* Goal of the exercise *
Only lines holding the word "part" should be copied from the material.

═════ Exercise inputs

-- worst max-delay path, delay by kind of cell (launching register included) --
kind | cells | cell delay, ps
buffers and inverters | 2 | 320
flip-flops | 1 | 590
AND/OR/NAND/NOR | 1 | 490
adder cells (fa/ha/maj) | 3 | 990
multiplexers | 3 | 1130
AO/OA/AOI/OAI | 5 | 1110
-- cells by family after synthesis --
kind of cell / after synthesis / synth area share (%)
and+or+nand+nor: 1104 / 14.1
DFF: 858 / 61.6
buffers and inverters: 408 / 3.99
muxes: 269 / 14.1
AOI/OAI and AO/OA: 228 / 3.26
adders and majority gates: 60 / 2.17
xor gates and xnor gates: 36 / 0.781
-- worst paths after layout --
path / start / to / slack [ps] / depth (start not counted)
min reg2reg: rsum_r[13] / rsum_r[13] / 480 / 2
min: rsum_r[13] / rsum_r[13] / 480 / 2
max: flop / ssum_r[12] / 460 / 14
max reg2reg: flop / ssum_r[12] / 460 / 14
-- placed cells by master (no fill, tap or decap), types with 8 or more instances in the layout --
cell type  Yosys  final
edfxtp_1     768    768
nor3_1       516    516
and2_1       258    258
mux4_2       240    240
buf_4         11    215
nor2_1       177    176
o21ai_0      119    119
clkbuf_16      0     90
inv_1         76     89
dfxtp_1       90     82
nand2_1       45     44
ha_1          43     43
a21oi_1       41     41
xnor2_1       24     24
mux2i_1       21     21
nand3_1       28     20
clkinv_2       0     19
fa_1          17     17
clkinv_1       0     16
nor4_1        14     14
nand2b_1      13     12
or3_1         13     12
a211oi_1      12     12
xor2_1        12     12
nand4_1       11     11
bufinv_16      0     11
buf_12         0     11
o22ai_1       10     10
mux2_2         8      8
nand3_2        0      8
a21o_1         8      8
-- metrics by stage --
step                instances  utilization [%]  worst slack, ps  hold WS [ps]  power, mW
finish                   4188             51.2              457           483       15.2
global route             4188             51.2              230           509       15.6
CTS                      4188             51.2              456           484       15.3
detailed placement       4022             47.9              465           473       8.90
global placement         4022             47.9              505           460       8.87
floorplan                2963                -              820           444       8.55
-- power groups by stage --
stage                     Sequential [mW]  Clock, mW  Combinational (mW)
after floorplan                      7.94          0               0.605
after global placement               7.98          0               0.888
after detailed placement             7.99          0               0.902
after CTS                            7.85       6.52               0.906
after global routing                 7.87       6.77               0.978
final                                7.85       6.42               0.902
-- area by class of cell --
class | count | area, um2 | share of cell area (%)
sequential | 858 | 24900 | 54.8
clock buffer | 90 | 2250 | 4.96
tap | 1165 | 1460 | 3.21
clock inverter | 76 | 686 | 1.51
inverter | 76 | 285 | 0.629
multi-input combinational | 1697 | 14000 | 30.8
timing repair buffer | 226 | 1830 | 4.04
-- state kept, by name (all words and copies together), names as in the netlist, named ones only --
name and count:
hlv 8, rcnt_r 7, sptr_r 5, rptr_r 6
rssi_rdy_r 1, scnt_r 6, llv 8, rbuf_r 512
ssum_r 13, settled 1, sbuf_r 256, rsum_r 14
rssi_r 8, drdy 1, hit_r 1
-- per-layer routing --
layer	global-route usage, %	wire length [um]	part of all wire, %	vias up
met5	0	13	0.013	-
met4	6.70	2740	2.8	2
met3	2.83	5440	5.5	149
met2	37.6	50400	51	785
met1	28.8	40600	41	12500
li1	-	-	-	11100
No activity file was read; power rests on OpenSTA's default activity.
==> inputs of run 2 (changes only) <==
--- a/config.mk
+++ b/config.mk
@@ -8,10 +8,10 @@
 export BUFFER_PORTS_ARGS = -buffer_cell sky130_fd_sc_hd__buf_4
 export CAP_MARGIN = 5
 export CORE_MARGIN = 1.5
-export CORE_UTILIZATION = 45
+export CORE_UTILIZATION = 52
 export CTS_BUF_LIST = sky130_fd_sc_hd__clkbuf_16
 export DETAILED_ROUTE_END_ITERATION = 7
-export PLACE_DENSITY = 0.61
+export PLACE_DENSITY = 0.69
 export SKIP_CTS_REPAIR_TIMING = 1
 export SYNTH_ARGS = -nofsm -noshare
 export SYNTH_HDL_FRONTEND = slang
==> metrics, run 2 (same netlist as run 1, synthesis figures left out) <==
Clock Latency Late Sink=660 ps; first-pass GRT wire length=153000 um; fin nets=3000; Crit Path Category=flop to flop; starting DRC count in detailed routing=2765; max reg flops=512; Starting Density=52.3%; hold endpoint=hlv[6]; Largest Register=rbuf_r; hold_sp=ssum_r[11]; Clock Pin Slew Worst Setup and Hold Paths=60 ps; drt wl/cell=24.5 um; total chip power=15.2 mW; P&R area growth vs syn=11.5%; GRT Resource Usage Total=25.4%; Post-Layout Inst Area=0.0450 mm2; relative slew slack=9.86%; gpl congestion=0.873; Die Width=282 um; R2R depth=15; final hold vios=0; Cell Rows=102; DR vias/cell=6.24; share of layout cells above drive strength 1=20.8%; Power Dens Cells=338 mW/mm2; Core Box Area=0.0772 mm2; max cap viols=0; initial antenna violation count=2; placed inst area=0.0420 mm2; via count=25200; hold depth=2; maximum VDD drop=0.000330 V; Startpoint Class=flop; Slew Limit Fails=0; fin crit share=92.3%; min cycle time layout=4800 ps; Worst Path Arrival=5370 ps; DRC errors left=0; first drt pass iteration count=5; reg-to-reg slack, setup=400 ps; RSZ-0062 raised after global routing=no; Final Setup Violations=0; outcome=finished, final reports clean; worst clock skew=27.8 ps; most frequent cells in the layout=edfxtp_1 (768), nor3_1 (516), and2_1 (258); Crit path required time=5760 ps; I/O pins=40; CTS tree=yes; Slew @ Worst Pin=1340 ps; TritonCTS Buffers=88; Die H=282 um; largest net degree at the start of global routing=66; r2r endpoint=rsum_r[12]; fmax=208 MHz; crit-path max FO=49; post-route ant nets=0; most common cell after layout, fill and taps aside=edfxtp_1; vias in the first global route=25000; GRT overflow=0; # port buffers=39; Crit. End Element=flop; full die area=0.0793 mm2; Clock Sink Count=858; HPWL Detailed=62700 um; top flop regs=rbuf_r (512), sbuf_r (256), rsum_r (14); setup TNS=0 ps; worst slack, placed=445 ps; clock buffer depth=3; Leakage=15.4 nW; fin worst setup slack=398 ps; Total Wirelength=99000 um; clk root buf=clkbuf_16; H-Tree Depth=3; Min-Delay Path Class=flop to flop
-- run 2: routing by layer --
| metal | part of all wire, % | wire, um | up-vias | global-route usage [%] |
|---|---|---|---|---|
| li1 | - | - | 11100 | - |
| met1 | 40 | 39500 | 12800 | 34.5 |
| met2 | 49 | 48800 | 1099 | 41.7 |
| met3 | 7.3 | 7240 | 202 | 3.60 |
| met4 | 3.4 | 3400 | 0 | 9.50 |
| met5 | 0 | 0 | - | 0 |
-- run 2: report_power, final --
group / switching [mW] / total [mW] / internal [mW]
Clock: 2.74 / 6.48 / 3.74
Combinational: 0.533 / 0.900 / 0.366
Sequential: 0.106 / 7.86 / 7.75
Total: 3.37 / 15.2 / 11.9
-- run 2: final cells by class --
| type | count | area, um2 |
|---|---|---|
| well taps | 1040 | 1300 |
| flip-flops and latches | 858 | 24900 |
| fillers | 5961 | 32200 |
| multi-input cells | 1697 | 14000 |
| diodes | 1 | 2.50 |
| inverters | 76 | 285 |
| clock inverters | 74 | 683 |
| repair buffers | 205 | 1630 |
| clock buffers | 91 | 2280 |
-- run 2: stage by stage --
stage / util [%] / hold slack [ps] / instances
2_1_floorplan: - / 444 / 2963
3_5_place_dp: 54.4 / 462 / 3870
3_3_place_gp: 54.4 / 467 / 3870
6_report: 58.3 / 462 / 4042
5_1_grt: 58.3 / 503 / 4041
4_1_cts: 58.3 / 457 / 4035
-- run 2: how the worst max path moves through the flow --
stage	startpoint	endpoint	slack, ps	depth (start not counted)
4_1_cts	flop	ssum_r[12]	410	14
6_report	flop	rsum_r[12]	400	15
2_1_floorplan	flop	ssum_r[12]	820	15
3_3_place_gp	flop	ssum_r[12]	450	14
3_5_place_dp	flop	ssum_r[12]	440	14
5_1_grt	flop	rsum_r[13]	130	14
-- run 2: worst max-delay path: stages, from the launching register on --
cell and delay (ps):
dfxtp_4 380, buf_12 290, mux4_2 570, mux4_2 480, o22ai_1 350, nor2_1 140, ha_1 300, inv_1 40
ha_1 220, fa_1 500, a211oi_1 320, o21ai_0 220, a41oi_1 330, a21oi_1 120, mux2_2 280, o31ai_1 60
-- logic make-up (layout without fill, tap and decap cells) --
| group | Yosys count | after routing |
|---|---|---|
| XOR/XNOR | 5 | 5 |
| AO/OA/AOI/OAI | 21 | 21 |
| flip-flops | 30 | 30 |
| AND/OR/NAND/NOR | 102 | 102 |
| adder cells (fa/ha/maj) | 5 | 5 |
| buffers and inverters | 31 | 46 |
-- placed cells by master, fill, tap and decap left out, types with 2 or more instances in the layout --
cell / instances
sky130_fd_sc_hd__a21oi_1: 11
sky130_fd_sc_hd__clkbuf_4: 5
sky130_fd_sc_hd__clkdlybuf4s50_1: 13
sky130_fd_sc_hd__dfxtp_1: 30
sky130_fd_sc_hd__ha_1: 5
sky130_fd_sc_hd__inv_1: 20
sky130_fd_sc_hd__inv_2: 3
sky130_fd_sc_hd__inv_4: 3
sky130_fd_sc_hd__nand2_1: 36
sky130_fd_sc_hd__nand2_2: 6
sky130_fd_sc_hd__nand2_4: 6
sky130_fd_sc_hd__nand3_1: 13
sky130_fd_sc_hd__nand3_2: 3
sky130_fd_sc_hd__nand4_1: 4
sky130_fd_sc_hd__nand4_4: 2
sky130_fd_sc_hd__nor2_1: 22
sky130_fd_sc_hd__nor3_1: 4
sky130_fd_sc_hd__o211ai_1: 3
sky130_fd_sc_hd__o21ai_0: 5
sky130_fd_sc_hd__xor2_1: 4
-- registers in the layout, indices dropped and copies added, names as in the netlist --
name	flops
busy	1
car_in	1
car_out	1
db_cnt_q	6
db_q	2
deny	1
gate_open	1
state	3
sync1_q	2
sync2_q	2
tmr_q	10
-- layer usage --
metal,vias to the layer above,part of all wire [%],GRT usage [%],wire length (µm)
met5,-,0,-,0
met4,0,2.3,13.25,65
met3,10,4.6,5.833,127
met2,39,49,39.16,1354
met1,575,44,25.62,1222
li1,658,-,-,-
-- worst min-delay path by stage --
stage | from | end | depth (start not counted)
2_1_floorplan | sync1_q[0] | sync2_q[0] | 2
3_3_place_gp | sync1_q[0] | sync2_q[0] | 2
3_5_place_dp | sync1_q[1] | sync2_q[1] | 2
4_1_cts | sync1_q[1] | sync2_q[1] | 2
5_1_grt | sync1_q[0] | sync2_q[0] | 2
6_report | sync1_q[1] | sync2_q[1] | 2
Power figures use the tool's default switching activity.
`config.mk`:
```
export PLATFORM = sky130hd
export DESIGN_NAME = down_counter_timer
export DESIGN_NICKNAME = d
export VERILOG_FILES = /design/src/rtl/down_counter_timer_pkg.sv /design/src/rtl/down_counter_timer.sv
export SDC_FILE = /design/constraint.sdc
export NUM_CORES = 1
export LEC_CHECK = 0
export ABC_AREA = 1
export CAP_MARGIN = 20
export CORE_AREA = 2 2 39 41
export CTS_BUF_LIST = sky130_fd_sc_hd__clkbuf_8
export DETAILED_ROUTE_END_ITERATION = 10
export DIE_AREA = 0 0 41 43
export SYNTH_ARGS = -nofsm -noshare
export SYNTH_HDL_FRONTEND = slang
export SYNTH_SLANG_ARGS = --single-unit
export TNS_END_PERCENT = 100
```
`constraint.sdc`:
```
create_clock -name clk -period 1.7 [get_ports clk]
set_clock_uncertainty 0.2 [all_clocks]
set_input_delay 0.34 -clock clk [delete_from_list [all_inputs] [get_ports clk]]
set_output_delay 0.34 -clock clk [all_outputs]
set_load 0.01 [all_outputs]
```
`src/rtl/down_counter_timer_pkg.sv`:
```
// Shared types and constants for the loadable down-counting timer.
package down_counter_timer_pkg;

  localparam int DCT_DEFAULT_WIDTH = 3;

  typedef enum logic {
    ST_IDLE = 1'b0,
    ST_RUN  = 1'b1
  } dct_state_e;

endpackage

```
`src/rtl/down_counter_timer.sv`:
```
// Loadable down-counting timer with valid/ready start and single-cycle done pulse.
// Define DOWN_COUNTER_TIMER_RELOAD_EN for periodic (auto-reload) operation.
module down_counter_timer
  import down_counter_timer_pkg::*;
#(
  parameter int WIDTH = DCT_DEFAULT_WIDTH
) (
  input  logic             clk,
  input  logic             rst_n,
  input  logic             start_valid,
  output logic             start_ready,
  input  logic [WIDTH-1:0] load_value,
  input  logic             en,
  input  logic             abort,
  output logic [WIDTH-1:0] count,
  output logic             busy,
  output logic             done
);

  dct_state_e       r_state;
  dct_state_e       w_state_nxt;
  logic [WIDTH-1:0] r_count;
  logic [WIDTH-1:0] w_count_nxt;
  logic             r_done;
  logic             w_done_nxt;
  logic             w_start_ready;
`ifdef DOWN_COUNTER_TIMER_RELOAD_EN
  logic [WIDTH-1:0] r_reload_q;
  logic [WIDTH-1:0] w_reload_nxt;
`endif

  // abort in IDLE blocks acceptance without otherwise touching state
  assign w_start_ready = (r_state == ST_IDLE) && !abort;

  always_ff @(posedge clk or negedge rst_n) begin
    if (!rst_n) begin
      r_state <= ST_IDLE;
      r_count <= '0;
      r_done  <= 1'b0;
`ifdef DOWN_COUNTER_TIMER_RELOAD_EN
      r_reload_q <= '0;
`endif
    end else begin
      r_state <= w_state_nxt;
      r_count <= w_count_nxt;
      r_done  <= w_done_nxt;
`ifdef DOWN_COUNTER_TIMER_RELOAD_EN
      r_reload_q <= w_reload_nxt;
`endif
    end
  end

  always_comb begin
    w_state_nxt = r_state;
    w_count_nxt = r_count;
    w_done_nxt  = 1'b0;
`ifdef DOWN_COUNTER_TIMER_RELOAD_EN
    w_reload_nxt = r_reload_q;
`endif
    case (r_state)
      ST_IDLE: begin
        if (start_valid && w_start_ready) begin
          w_state_nxt = ST_RUN;
          w_count_nxt = load_value;
`ifdef DOWN_COUNTER_TIMER_RELOAD_EN
          w_reload_nxt = load_value;
`endif
        end
      end
      ST_RUN: begin
        // abort takes priority over a terminal count on the same edge
        if (abort) begin
          w_state_nxt = ST_IDLE;
          w_count_nxt = '0;
        end else if (en) begin
          if (r_count == '0) begin
            w_done_nxt = 1'b1;
`ifdef DOWN_COUNTER_TIMER_RELOAD_EN
            w_count_nxt = r_reload_q;
`else
            w_state_nxt = ST_IDLE;
`endif
          end else begin
            w_count_nxt = r_count - WIDTH'(1);
          end
        end
      end
      default: begin
        w_state_nxt = ST_IDLE;
        w_count_nxt = '0;
      end
    endcase
  end

  assign start_ready = w_start_ready;
  assign count       = r_count;
  assign busy        = (r_state == ST_RUN);
  assign done        = r_done;

endmodule

```
==> results.md, run 1 <==
- Pin count of the biggest net entering global routing: 6
- Multi-input gate area: 139 sq um
- Cell with the most instances after synthesis: nand2_1
- VDD IR-drop max: 0.478 mV
- Fin crit period: 1.60 ns
- Initial core utilization: 20.7%
- Worst r2r src: count[0]
- Bufs and invs on worst path: 1
- Detailed placement HPWL: 537 um
- DP Area: 452 sq um
- Die ar.: 1760 sq um
- Crit path kind: reg2out
- Core area: 1380 sq um
- Data required, critical path: 1.16 ns
- Fin area: 505 sq um
- Final wirelength: 669 um
- Antenna violations before repair: 0
- Seq/Total Area, Yosys: 43.7%
- Die height: 43 um
- Synth cell types: 9
- Worst-Skew Late Latency: 0.22 ns
- First-pass GRT wire length: 1140 um
- Clk buf depth: 2
- Main synth FF type: dfrtp_1
- Max incr delay on CP: 0.53 ns
- Reg2Reg Setup Slack: 0.18 ns
- Mapped Cells: 39
- Nets: 70
- CP max FO: 1
- Drt pass-1 iters: 2
- FF+latch area: 125 sq um
- Depth of the worst register-to-register path: 10
- CTS buffer count: 3
- Htree depth: 1
- LEAKAGE: 0.000299 uW
- Non-Filler Instances: 75
- Ant. Diodes: 0
- Fillers: 152
- Top cells by count, synth: nand2_1, inv_1, dfrtp_1, nand3_1, o21ai_0
- Worst setup SP type: flop
- Vias: 293
- Syn avg cell area: 7.35 sq um
- Placed Cells: 70
- Area share of the largest cell type after synthesis: 43.7%
- Number of global-route vias before repair: 298
- Slew headroom: 85.2%
- Ys async rst share: 100%
- Synth Cell Area: 287 sq um
- Max-cap violations: 0
- Max frequency: 625 MHz
- Hold crit path type: in2async
- Antenna Violating Nets Remaining: 0
- Crit share post-route: 94.1%
- DRC violations left: 0
- # setup viols final: 0
- Synth-to-Final Area Change: 76.4%
- Number of DRC markers in iteration 0: 3
- Wire length per cell: 8.92 um
- Synth Warn #: 0
- RSZ-0062 raised after global routing: false
- Post-synth top area cell: dfrtp_1
- Congestion Overflow GR: 0
- I/O pin cnt: 14
- Vias/cell: 3.91
- Horiz. Die Dim: 41 um
- GRT Total Usage: 10.1%
- Clock tree from TritonCTS: done
- Final slew viol count: 0
- Clk slew on worst S/H paths: 0.04 ns
- Num rows: 14
- # clock sinks: 5
- Synthesized net count: 49
- CP Data Arrival Time: 1.06 ns
- Outcome: finished, final reports clean
- Layout cells sized above 1: 16.9%
- GP Congestion: 0.659
- Port bufs: 13
- Critical path cell sequence: clkdlybuf4s50_1
- Worst Max-Slew Pin Slew: 0.222 ns
- Fin. Hold Viols: 0
- Largest cells by area after synthesis: dfrtp_1, nand2_1, ha_1, inv_1, nand3_1
- Critical-path top delay cell: clkdlybuf4s50_1
- CP top delay family: buffers and inverters
- FF-to-FF End: count[2]
- Power per cell area: 1270 nW/um^2
- Flops & latches, synth: 5
- Root Buffer: clkbuf_8
- Critical Path Sink Type: output pin
- Number of synthesized flops with an enable pin: 0
worst max-delay path by stage:
stage / to / start / cells past startpoint
floorplan: count[0] / count[0] / 9
global placement: start_ready / abort / 3
detailed placement: start_ready / abort / 3
CTS: count[0] / count[0] / 1
global route: count[1] / count[0] / 9
finish: done / done / 1
metal layers:
metal | vias to the layer above | global-route usage, % | wire length (um)
met1 | 127 | 11.5 | 284
met5 | - | 0 | 0
met2 | 7 | 14.7 | 342
met4 | 0 | 8.00 | 0
li1 | 159 | - | -
met3 | 0 | 3.14 | 42
cells by family after synthesis:
kind of cell	count (synthesis)	synth area share [%]
adder cells (fa/ha/maj)	2	8.73
AND/OR/NAND/NOR	23	34.5
AO/OA/AOI/OAI	3	5.24
flip-flops	5	43.7
buffers and inverters	6	7.86
registers in the layout, summed over array words and instances (netlist names):
name	cells
busy	1
done	1
count	3
power breakdown:
group          internal, uW  switching (uW)  total [uW]
combinational           130             122         252
clock                   155            58.5         213
sequential              154            25.0         179
area by class of cell:
class	instances	area share (%)
repair buffers	16	30.4
multi-input cells	28	27.5
flip-flops and latches	5	24.8
clock buffers	3	8.17
inverters	6	4.46
well taps	16	3.96
clock inverters	1	0.743
cell usage in the layout (no fill, tap or decap), drive strengths merged:
| cell | netlist | routed |
|---|---|---|
| dfrtp | 5 | 5 |
| nand2 | 17 | 17 |
| dlygate4sd2 | 0 | 1 |
| clkdlybuf4s50 | 0 | 8 |
| nor2 | 2 | 2 |
| dlymetal6s2s | 0 | 3 |
| ha | 2 | 2 |
| buf | 0 | 3 |
| clkbuf | 0 | 4 |
| inv | 6 | 7 |
| o21ai | 3 | 3 |
| nand3 | 4 | 4 |
timing repair:
item,4_1_cts,5_1_grt
cloned,0,0
buffers inserted,1,0
endpoints found under the setup margin,2,4
hold buffers,0,0
pin swaps,0,0
resized for setup,3,4
per-stage QoR:
stage          util, %  TNS (ns)  hold WS [ns]  worst slack [ns]  power (uW)
2_1_floorplan        -         0        -0.156             0.223         309
3_3_place_gp      32.6    -0.251         0.331            -0.251         435
3_5_place_dp      32.6    -0.273         0.335            -0.273         447
4_1_cts           36.3         0         0.145            0.0121         668
5_1_grt           36.5         0         0.147            0.0382         708
6_report          36.5         0         0.138             0.101         644
Power figures use the tool's default switching activity.
==> run 2, diff against run 1 <==
SLEW_MARGIN = 20   (was not set)
==> results of run 2 <==
Final layout, timing and power as in run 1 (identical DEF).
==> run 3, diff against run 2 <==
CORE_AREA = 5 5 42 44   (was 2 2 39 41)
CTS_CLUSTER_SIZE = 20   (was not set)
DIE_AREA = 0 0 47 49   (was 0 0 41 43)
clock period = 1.9 ns   (was 1.7 ns; I/O delays follow)
==> results.md, run 3 (same netlist as run 1, synthesis figures left out) <==
- Core area: 1400 sq um
- Critical Path Sink Type: output pin
- Critical path cell sequence: clkdlybuf4s50_1
- DRC violations left: 0
- Layout cells sized above 1: 12.3%
- Drt pass-1 iters: 2
- Setup TNS: 0 ns
- Fin. Hold Viols: 0
- Max reg flops: 3
- GP Congestion: 0.706
- Clk slew on worst S/H paths: 0.03 ns
- Crit share post-route: 94.4%
- Detailed placement HPWL: 572 um
- Critical-path top delay cell: clkdlybuf4s50_1
- Horiz. Die Dim: 47 um
- Nets: 68
- LEAKAGE: 0.000250 uW
- First-pass GRT wire length: 1180 um
- Crit path kind: reg2out
- Max-cap violations: 0
- Number of global-route vias before repair: 280
- Worst setup SP type: flop
- Root Buffer: clkbuf_8
- Slew headroom: 84.9%
- Fin crit period: 1.79 ns
- VDD IR-drop max: 0.434 mV
- Antenna Violating Nets Remaining: 0
- Ant. Diodes: 0
- Post-CTS Hold Buffers: 0
- Most frequent cells in the layout: nand2_1, clkdlybuf4s50_1, inv_1
- Max frequency: 557 MHz
- Worst-Skew Late Latency: 0.22 ns
- Vias: 283
- Worst Max-Slew Pin Slew: 0.225 ns
- RSZ-0062 raised after global routing: false
- Setup WS pre-CTS: -0.144 ns
- Final worst setup slack: 0.106 ns
- CP max FO: 6
- Congestion Overflow GR: 0
- Final wirelength: 679 um
- Final slew viol count: 0
- Power per cell area: 1170 nW/um^2
- Outcome: finished, final reports clean
- Metal2 WL: 327 um
- Number of DRC markers in iteration 0: 4
- CP Data Arrival Time: 1.21 ns
- Htree depth: 1
- CTS buffer count: 3
- Pin count of the biggest net entering global routing: 7
- Initial core utilization: 20.4%
- CP top delay family: buffers and inverters
- Most common cell after layout, fill and taps aside: nand2_1
- Clock tree from TritonCTS: done
- Port bufs: 13
- Die ar.: 2300 sq um
- Synth-to-Final Area Change: 70.3%
- Die height: 49 um
- GRT Total Usage: 7.08%
- Hold crit path type: in2async
- # clock sinks: 5
- DR top layer: met3
- Vias/cell: 3.88
- Antenna violations before repair: 0
- Max incr delay on CP: 0.57 ns
- Num rows: 14
- Wire length per cell: 9.30 um
- Metal-1 WL: 300 um
- Buffer count from post-CTS setup fixing: 0
- Met3 wire len: 51 um
- # setup viols final: 0
- Bufs and invs on worst path: 1
- Data required, critical path: 1.32 ns
- Tot Pwr: 572 uW
- Clk buf depth: 2
- I/O pin cnt: 14
## run 3: cell count changes in the layout (fill, tap and decap cells not counted), sizes merged
cell,delta
buf,-2
clkbuf,-1
clkdlybuf4s50,+4
dlymetal6s2s,-3
## run 3: cell type report
type | count | area [sq um]
clock inverters | 1 | 3.75
multi-input cells | 28 | 139
flip-flops and latches | 5 | 125
fillers | 160 | 913
clock buffers | 3 | 41.3
repair buffers | 14 | 136
inverters | 6 | 22.5
well taps | 16 | 20.0
## run 3: per-stage QoR
step	instances	cell area [sq um]	util [%]	hold slack, ns
after floorplan	39	287	-	-0.116
after global placement	69	444	31.7	0.331
after detailed placement	69	444	31.7	0.342
after CTS	73	488	34.8	0.189
after global routing	73	488	34.8	0.200
final	73	488	34.8	0.185
## run 3: timing repair
action | 4_1_cts | 5_1_grt
resized for setup | 1 | 0
endpoints found under the setup margin | 1 | 0
hold endpoints to repair | 0 | 0
## run 3: worst paths after layout
path                          start        to  slack (ns)  cells past startpoint
min                           rst_n  count[0]        0.19                      1
min in group clk           count[1]  count[1]        0.35                      2
max in group asynchronous     rst_n      done        1.13                      1
max reg2reg                count[0]  count[2]        0.36                     10
min reg2reg                count[1]  count[1]        0.35                      2
max                            busy      busy        0.11                      1
## run 3: report_power, final
group | switching, uW | total [uW] | leakage, uW | internal (uW)
combinational | 103 | 218 | 0.000159 | 115
clock | 48.5 | 187 | 0.0000269 | 138
sequential | 29.6 | 167 | 0.0000643 | 138
total | 181 | 572 | 0.000250 | 391
## run 3: per-layer routing
| metal | global-route usage (%) | vias up |
|---|---|---|
| met4 | 4.15 | 0 |
| li1 | - | 155 |
| met2 | 10.6 | 6 |
| met1 | 8.48 | 122 |
| met5 | 0 | - |
| met3 | 2.21 | 0 |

══════════

* Task answer *
layer	global-route usage, %	wire length [um]	part of all wire, %	vias up
| metal | part of all wire, % | wire, um | up-vias | global-route usage [%] |
metal,vias to the layer above,part of all wire [%],GRT usage [%],wire length (µm)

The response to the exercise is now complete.